The Canon printer configuration app has the same sort of soft geo-permission lock. Sniff the network traffic right as you enable it, and you'll see your data happily find its way to their servers.

_Maybe_ the app is fine, but in the cases I've checked big corporations abusing your privacy is the norm.


Trust is earned not granted. You don't trust a random stranger walks by, why should anyone trust apps created by some random organizations? Especially given some calculator and similar apps came with a privacy statement, how much trust do you believe we should have in apps on our phones?


It's sad that so many apps can't be trusted, leading to a lack of trust in apps in general. But that's not our problem.


I could not agree more.


Ah, that would make sense. It is indeed a bluetooth connection and it scans for any nearby devices. Thank you for clarifying that, I appreciate it, and I feel a lot better about the app!


Can you tell if that's all it does? I don't know what all geolocation covers in Android terms, but it would certainly be a superset of just scanning for BlueTooth.

I would be curious if it does any or all of:

- Fetching GPS coordinates, which are typically to many decimal places. - Making API requests to external servers that you don't own.

A tool like MobSF (https://mobsf.github.io) might be very enlightening to understand what a given app does, or at least can do. I've tinkered a bit with an iOS app in it, but not Android so far.

Also, proxying your device through Burp Suite or ZAP could also be interesting to see what traffic occurs, especially if the developers weren't picky about valid TLS certificates.

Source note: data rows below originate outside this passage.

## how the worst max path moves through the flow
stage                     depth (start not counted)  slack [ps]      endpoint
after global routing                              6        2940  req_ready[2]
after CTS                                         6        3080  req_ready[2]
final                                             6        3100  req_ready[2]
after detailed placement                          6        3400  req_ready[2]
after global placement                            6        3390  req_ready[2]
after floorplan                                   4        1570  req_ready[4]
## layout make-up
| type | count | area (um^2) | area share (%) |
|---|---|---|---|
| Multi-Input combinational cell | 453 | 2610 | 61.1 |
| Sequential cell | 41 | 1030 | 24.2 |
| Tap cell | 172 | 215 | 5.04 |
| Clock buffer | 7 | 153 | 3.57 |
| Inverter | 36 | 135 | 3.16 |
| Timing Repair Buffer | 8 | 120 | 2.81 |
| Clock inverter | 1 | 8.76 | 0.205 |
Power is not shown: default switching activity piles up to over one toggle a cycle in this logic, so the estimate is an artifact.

> The app needs the geolocation permission to access the bluetooth radio and scan for devices.

Sure, but why does the app need to be able to scan for any and all Bluetooth devices? There should be an entry in the manifest describing the kind(s) of devices the app wants to interact with, and only those devices should appear in the scan. Naturally the list would need to be reviewed to verify that the selected devices are related to the app, and presented to the user in the app store along with all other requested permissions.

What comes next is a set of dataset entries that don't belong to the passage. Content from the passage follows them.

<file path="config.mk">
export PLATFORM = sky130hd
export DESIGN_NAME = tip_hello_reset_sequencer
export DESIGN_NICKNAME = d
export VERILOG_FILES = /design/src/rtl/tip_hello_reset_sequencer.sv
export SDC_FILE = /design/constraint.sdc
export NUM_CORES = 1
export LEC_CHECK = 0
export ABC_CLOCK_PERIOD_IN_PS = 5250
export CAP_MARGIN = 20
export CORE_MARGIN = 5
export CORE_UTILIZATION = 55
export CTS_CLUSTER_DIAMETER = 120
export DETAILED_ROUTE_END_ITERATION = 10
export PLACE_DENSITY_LB_ADDON = 0.2
export SYNTH_ARGS = -nofsm -noshare
export SYNTH_HDL_FRONTEND = slang
export SYNTH_SLANG_ARGS = --single-unit
export TNS_END_PERCENT = 20
</file>
<file path="constraint.sdc">
create_clock -name clk_system -period 5.25 [get_ports clk_system]
set_clock_uncertainty 0.1 [all_clocks]
set_input_delay 1.05 -clock clk_system [delete_from_list [all_inputs] [get_ports clk_system]]
set_output_delay 1.05 -clock clk_system [all_outputs]
set_load 0.01 [all_outputs]
</file>
<file path="src/rtl/tip_hello_reset_sequencer.sv">
// Platform reset sequencer: once the PLL is locked it releases peripheral, DRAM
// and core resets in order, and offers a software warm reset that spares DRAM.
module tip_hello_reset_sequencer #(
    parameter int LOCK_SETTLE_CYCLES   = 16,
    parameter int STAGE_GAP_CYCLES     = 8,
    parameter int CALIB_TIMEOUT_CYCLES = 1024,
    parameter int SW_RESET_HOLD_CYCLES = 32,
    parameter int DRAM_ENABLE          = 1
) (
    input  logic       clk_system,
    input  logic       rst_system,
    input  logic       pll_locked,
    input  logic       dram_calib_done,
    input  logic       sw_reset_req,
    output logic       peri_rstnn,
    output logic       dram_rstnn,
    output logic       core_rstnn,
    output logic [2:0] seq_state,
    output logic       calib_timeout
);

    function automatic int max2(int a, int b);
        return (a > b) ? a : b;
    endfunction

    localparam int MAX_CNT = max2(max2(LOCK_SETTLE_CYCLES, STAGE_GAP_CYCLES),
                                  max2(CALIB_TIMEOUT_CYCLES, SW_RESET_HOLD_CYCLES));
    localparam int CNT_W   = $clog2(MAX_CNT) + 1;

    localparam logic [CNT_W-1:0] SETTLE_LAST = CNT_W'(LOCK_SETTLE_CYCLES - 1);
    localparam logic [CNT_W-1:0] GAP_LAST    = CNT_W'(STAGE_GAP_CYCLES - 1);
    localparam logic [CNT_W-1:0] CALIB_LAST  = CNT_W'(CALIB_TIMEOUT_CYCLES - 1);
    localparam logic [CNT_W-1:0] HOLD_LAST   = CNT_W'(SW_RESET_HOLD_CYCLES - 1);

    typedef enum logic [2:0] {
        RESET      = 3'd0,
        WAIT_LOCK  = 3'd1,
        SETTLE     = 3'd2,
        REL_PERI   = 3'd3,
        WAIT_CALIB = 3'd4,
        REL_CORE   = 3'd5,
        RUN        = 3'd6,
        SW_HOLD    = 3'd7
    } state_t;

    state_t           state;
    state_t           state_next;
    logic [CNT_W-1:0] cnt;
    logic             lock_meta;
    logic             lock_sync;
    logic             calib_meta;
    logic             calib_sync;
    logic             peri_next;
    logic             dram_next;
    logic             core_next;
    logic             timeout_set;

    always_ff @(posedge clk_system) begin
        if (rst_system) begin
            lock_meta  <= 1'b0;
            lock_sync  <= 1'b0;
            calib_meta <= 1'b0;
            calib_sync <= 1'b0;
        end else begin
            lock_meta  <= pll_locked;
            lock_sync  <= lock_meta;
            calib_meta <= dram_calib_done;
            calib_sync <= calib_meta;
        end
    end

    always_ff @(posedge clk_system) begin
        if (rst_system) begin
            state         <= RESET;
            cnt           <= '0;
            peri_rstnn    <= 1'b0;
            dram_rstnn    <= 1'b0;
            core_rstnn    <= 1'b0;
            calib_timeout <= 1'b0;
        end else begin
            state         <= state_next;
            cnt           <= (state_next != state) ? '0 : cnt + 1'b1;
            peri_rstnn    <= peri_next;
            dram_rstnn    <= dram_next;
            core_rstnn    <= core_next;
            calib_timeout <= calib_timeout | timeout_set;
        end
    end

    always_comb begin
        state_next  = state;
        timeout_set = 1'b0;
        // Losing lock anywhere past WAIT_LOCK outranks timers and warm-reset requests.
        if (state inside {SETTLE, REL_PERI, WAIT_CALIB, REL_CORE, RUN, SW_HOLD} && !lock_sync) begin
            state_next = WAIT_LOCK;
        end else begin
            case (state)
                RESET:      state_next = WAIT_LOCK;
                WAIT_LOCK:  if (lock_sync) state_next = SETTLE;
                SETTLE:     if (cnt == SETTLE_LAST) state_next = REL_PERI;
                REL_PERI:   if (cnt == GAP_LAST)
                                state_next = (DRAM_ENABLE != 0) ? WAIT_CALIB : REL_CORE;
                WAIT_CALIB: begin
                    if (calib_sync) begin
                        state_next = REL_CORE;
                    end else if (cnt == CALIB_LAST) begin
                        state_next  = REL_CORE;
                        timeout_set = 1'b1;
                    end
                end
                REL_CORE:   if (cnt == GAP_LAST) state_next = RUN;
                RUN:        if (sw_reset_req) state_next = SW_HOLD;
                SW_HOLD:    if (cnt == HOLD_LAST) state_next = REL_PERI;
                default:    state_next = RESET;
            endcase
        end

        // Outputs are decoded from the upcoming state so they move on the entry edge.
        peri_next = state_next inside {REL_PERI, WAIT_CALIB, REL_CORE, RUN};
        core_next = (state_next == RUN);
        case (state_next)
            RESET, WAIT_LOCK: dram_next = 1'b0;
            WAIT_CALIB:       dram_next = 1'b1;
            default:          dram_next = dram_rstnn;
        endcase
    end

    assign seq_state = state;

endmodule

</file>
Yosys cells after proc, flatten, opt, wreduce, memory -nomap -nowiden --
Index checks and enable logic that the tools add are counted.
Word-level totals: register bits after elaboration 22, input bits 5, output and inout bits 7, logic and storage cells 53
Operators by class: add/sub/neg operators 1, equal/unequal tests 17, muxes and demuxes 15, bitwise gates (word level) 1, reduce and logical (&&, ||, !) cells 9
Operators by type and width (number):
- 2-to-1 mux 3 bit | 9
- case mux 3 bit (8 select lines) | 1
- == test 3 bit, second input constant | 7
- adder 11 x 1 -> 11 bit, second input constant | 1
- == test 11 x 10 -> 1 bit, second input constant | 1
- == test 11 x 3 -> 1 bit, second input constant | 1
- == test 11 x 4 -> 1 bit, second input constant | 1
- == test 11 x 5 -> 1 bit, second input constant | 1
- == test 3 x 2 -> 1 bit, second input constant | 3
- == test 3 x 1 -> 1 bit, second input constant | 2
- logical NOT 3 bit | 2
- nonzero test 6 bit | 1
- 2-to-1 mux 1 bit | 4
- nonzero test 4 bit | 1
- OR reduction 2 bit | 2
- inequality test 3 bit | 1
- case mux 1 bit (2 select lines) | 1
- nonzero test 2 bit | 1
- logical AND 1 bit | 1
- logical NOT 1 bit | 1
- OR 1 bit | 1

Logic depth before layout (Yosys ltp) --
depth after elaboration 8, depth in mapped cells 7

Worst setup path before layout --
No wires, ideal clock.
kind input port to flip-flop, start input port sw_reset_req, end register peri_rstnn, setup time 0.121 ns, arrival 2.027 ns, data required time 5.029 ns, path slack 3.002 ns, cell stages on the path 5, buffers on the path 0, cells stage by stage o211ai_1 -> o31ai_1 -> nor4_2 -> nor2_2 -> mux2_4
On the way: word-level cells in the longest chain between the ends 5
Ends and longest elaborated chain:
- from (decl) | RTL line 14 | input logic sw_reset_req,
- 2-to-1 mux 3 bit (*) | RTL line 112 | RUN: if (sw_reset_req) state_next = SW_HOLD;
- case mux 3 bit (8 select lines) (*) | RTL line 97 | case (state)
- 2-to-1 mux 3 bit (*) | RTL line 94 | if (state inside {SETTLE, REL_PERI, WAIT_CALIB, REL_CORE, RUN, SW_HOLD} && !lock_sync) begin
- == test 3 x 2 -> 1 bit or == test 3 bit (tied branches) | RTL line 119 | peri_next = state_next inside {REL_PERI, WAIT_CALIB, REL_CORE, RUN};
- nonzero test 4 bit (*) | RTL line 119
- to (signal assigned) | RTL line 83 | peri_rstnn <= peri_next;
- to (decl) | RTL line 15 | output logic peri_rstnn,
Mark *: on every way between the ends. The rest lies on a longest branch, timed or not. A chain may end at the register's enable or synchronous reset.

Final worst setup path --
start register state[2], in the netlist seq_state[2], end register cnt[4]
On the way: word-level cells in the longest chain between the ends 6
Ends and longest elaborated chain:
- from (decl) | RTL line 46 | state_t state;
- from (signal assigned) | RTL line 81 | state <= state_next;
- 2-to-1 mux 3 bit (tied with other cells) | RTL line 106 | end else if (cnt == CALIB_LAST) begin
- 2-to-1 mux 3 bit or nonzero test 6 bit (tied branches) | RTL line 104, 94
- case mux 3 bit (8 select lines) or logical AND 1 bit (tied branches) | RTL line 97, 94
- 2-to-1 mux 3 bit | RTL line 94
- inequality test 3 bit (*) | RTL line 82 | cnt <= (state_next != state) ? '0 : cnt + 1'b1;
- OR reduction 2 bit (no source line) (*)
- to (signal assigned) | RTL line 82
- to (decl) | RTL line 48 | logic [CNT_W-1:0] cnt;
Marked as above.

==> flow_metrics.tcl <==
set metrics [dict create \
    grt_overflow 0 \
    leakagePower_nw 0.407 \
    setup_tns_ns 0 \
    grt_pass1_wl_mm 3.69 \
    post-place-ws_ns 2.41 \
    critPathCaptureType "flip-flop" \
    post_cts_buffers 0 \
    cap_violations 0 \
    start_kind "flip-flop" \
    synthDistinctLibCells 40 \
    synth_top_area_share 0.415 \
    hold_buffers 0 \
    start_util 0.596 \
    synth_top_area_cell "dfxtp_1" \
    avgSynthCellArea_um2 9.08 \
    num_vias 866 \
    grt_pass1_vias 843 \
    via_per_inst 5.77 \
    routedWlPerCell_um 14.1 \
    postRouteAntennaNets 0 \
    cts_max_level 1 \
    chipHeight_um 53.9 \
    areaGrowthSynthToFinish_pct 14.8 \
    post-route-min-period_ns 2.84 \
    insertion_delay_ns 0.31 \
    nets 132 \
    fillCellCount 156 \
    max_freq_ghz 0.352 \
    crit_chain "or4b_2 -> nor4_1 -> nor4_1 -> o21ai_1 -> nor2_1" \
    track_usage 0.171 \
    cp_slowest_cell "dfxtp_1" \
    gp_congestion 0.860 \
    critical_path_class "reg -> reg" \
    synthFlopType "dfxtp_1" \
    layout_commonest_cell "dfxtp_1" \
    status "completed" \
    syn_area_um2 1060 \
    critPathBufInv 0 \
    rsz0062_at_grt "false" \
    postLayoutCoreUtil 0.684 \
    antennaDiodeCount 0 \
    cts_resized 0 \
    synth_seq_cells 22 \
    cts_made_buffers 3 \
    cpMostUsedCell "nor4_1" \
    cts_tree "yes" \
    required_ns 5.32 \
    dieArea_um2 2910 \
    worstPathArrival_ns 2.91 \
    synth.area.top_cells "dfxtp_1 (41%), nor2_1 (6.4%), xnor2_1 (4.1%), xor2_1 (4.1%), nor2b_1 (3.5%)" \
    wl_mm 2.11 \
    clk_path_buf_depth 2 \
    fin_crit_sh 0.541 \
    synth-edff-count 0 \
    peakVddDrop_mv 0.215 \
    yosysWarnings 0 \
    multiInputGateArea_um2 559 \
    port-buffer-count 11 \
    setup_viol 0 \
    synth_nets 123 \
    pwr_density_cell_nw_per_um2 259 \
    first_pass_iters 4 \
    hpwl_mm 1.53 \
    tightest_slew_ns 0.744 \
    timing.slew.headroom 0.501 \
    ys_seq_area_frac 0.415 \
    final_area_um2 1220 \
    cpLargestDelayFamily "simple AND/OR/NAND/NOR gates" \
    die_w_um 53.9 \
    p_total_uw 316 \
    synthArstFlopShare 0 \
    slew_viol_final 0 \
    cp_slowest_stage_delay_ns 0.64 \
    finalHoldWorstSlack_ns 0.347 \
    core_area_um2 1780 \
    antenna_found_initial 0 \
    hold_violations 0 \
    dpl_cell_area_um2 1170 \
    grt_start_max_net_pins 15 \
    num_io_pins 12 \
    rows 15 \
    dr.first_iter.drc_count 21 \
    worst_slack_ns 2.41 \
    mostFrequentLayoutCells "dfxtp_1 (22), nor2_1 (18), clkdlybuf4s50_1 (11)" \
    regArea_um2 440 \
    drive_gt1_frac 0.120 \
    cts_root_buf "clkbuf_4" \
    synthCells 117 \
    dp_cells 146 \
    path_max_fanout 14 \
    clock-sinks 22 \
    instances_no_fill 150 \
    drcViolationCount 0 \
    cts.clk_slew.worst_paths_ns 0.12 \
    hold_class "reg -> reg" \
]
## cells by family after synthesis
group | after synthesis | share of synthesized area
simple gates | 54 | 0.297
flops | 22 | 0.415
compound gates | 14 | 0.112
buf+inv | 14 | 0.0589
xor+xnor | 10 | 0.0824
mux | 2 | 0.0236
fa+ha+maj | 1 | 0.0118
## worst reg2reg max path, stage by stage (launching register included)
cell and delay [ns]:
dfxtp_1 0.64, or4b_2 0.62, nor4_1 0.47, nor4_1 0.13
o21ai_1 0.63, nor2_1 0.12
## synth_stat cells (3+ instances only)
cell,count
clkbuf_1,4
dfxtp_1,22
inv_1,7
nand2_1,3
nand3_1,3
nand4_1,3
nor2_1,18
nor2b_1,6
nor3_1,4
nor4_1,5
xnor2_1,5
xor2_1,5
## flip-flops by register name (all words and copies together), names as in the netlist
signal and cells:
core_rstnn 1, calib_sync 1, calib_meta 1, lock_sync 1, seq_state 3, cnt 11, calib_timeout 1, lock_meta 1
dram_rstnn 1, peri_rstnn 1
## metal layers
layer	wire [µm]	share of wire	GRT usage
met1	1010	0.48	0.219
met5	0	0	0
met4	30	0.014	0.0723
met3	71	0.034	0.0471
met2	1000	0.47	0.266
## power breakdown
group          leakage (nW)  switching, mW  internal, mW  total [mW]
combinational         0.200        0.00728       0.00827      0.0156
sequential            0.179        0.00399         0.170       0.174
clock                0.0279         0.0497        0.0772       0.127
## worst paths after layout
check          startpoint        end  slack (ns)  depth (start not counted)
max          seq_state[2]     cnt[4]        2.41                          5
min             lock_meta  lock_sync        0.35                          1
max reg2reg  seq_state[2]     cnt[4]        2.41                          5
min reg2reg     lock_meta  lock_sync        0.35                          1
## area by class of cell
class	instances	area share
flip-flops and latches	22	0.361
clock buffers	3	0.0185
well taps	25	0.0256
multi-input cells	81	0.458
clock inverters	1	0.0246
inverters	7	0.0215
repair buffers	11	0.0903
Power figures use the tool's default switching activity.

In this particular case the same company designed both the app and the device it's connecting to, so for all we know the device could have an embedded GPS receiver to provide the app with much more detailed location information than it could get from Bluetooth alone. It could also just relay its own Bluetooth scan results. However, the app at least couldn't easily get location data from Bluetooth scans when the device isn't in range.

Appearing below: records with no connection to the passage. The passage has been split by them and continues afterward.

### config.mk
export PLATFORM = sky130hd
export DESIGN_NAME = wave_measure_flat
export DESIGN_NICKNAME = d
export VERILOG_FILES = /design/src/rtl/scope_pkg.sv /design/src/rtl/wave_measure_if.sv /design/src/rtl/wave_measure_cross_det.sv /design/src/rtl/wave_measure.sv /design/src/flat_wrapper.sv
export SDC_FILE = /design/constraint.sdc
export NUM_CORES = 1
export LEC_CHECK = 0
export BUFFER_PORTS_ARGS = -buffer_cell sky130_fd_sc_hd__buf_2
export CORE_MARGIN = 10
export CORE_UTILIZATION = 30
export CTS_BUF_LIST = sky130_fd_sc_hd__clkbuf_8
export CTS_CLUSTER_DIAMETER = 80
export DETAILED_ROUTE_END_ITERATION = 16
export GPL_ROUTABILITY_DRIVEN = 0
export GPL_TIMING_DRIVEN = 1
export HOLD_SLACK_MARGIN = 0.03
export PLACE_DENSITY = 0.44
export SYNTH_ARGS = -nofsm -noshare
export SYNTH_HDL_FRONTEND = slang
export SYNTH_SLANG_ARGS = --single-unit
### constraint.sdc
create_clock -name clk -period 2.8 [get_ports clk]
set_input_delay 0.14 -clock clk [delete_from_list [all_inputs] [get_ports clk]]
set_output_delay 0.14 -clock clk [all_outputs]
set_load 0.05 [all_outputs]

This permission structure has now been split up in latest versions of Android to avoid this kinds of confusion.


The fact you couldn't find that reason yourself implies you could not have made an informed choice. You were effectively compelled. That isn’t permission consent. That was permission coercion. Being forced to consent isn't ethical.


They obviously want to collect the "CO2 readings at location" data and sell it to the highest bidder.

Why do they refuse to opt you out of being an unpaid drone generating $0.02 worth of data for them after you paid them $250? Because they can, since we don't have any laws forbidding it.


A colleague of mine discovered his air monitoring device companion app was uploading to their website along with a map pin on his precise address. He wasn't too happy about that


"This dirtbag cares about the quality of his air! Get him!"


At the risk of getting off topic… For anyone now curious about CO₂ monitors, I’ve been running an imitation of this setup and have no complaints:

https://github.com/larsp/co2monitor

Adafruit’s SCD-30 is also nice and pairs well with a Pi Zero W.


The geolocation information is not for you, it’s just sent along the rest of your information.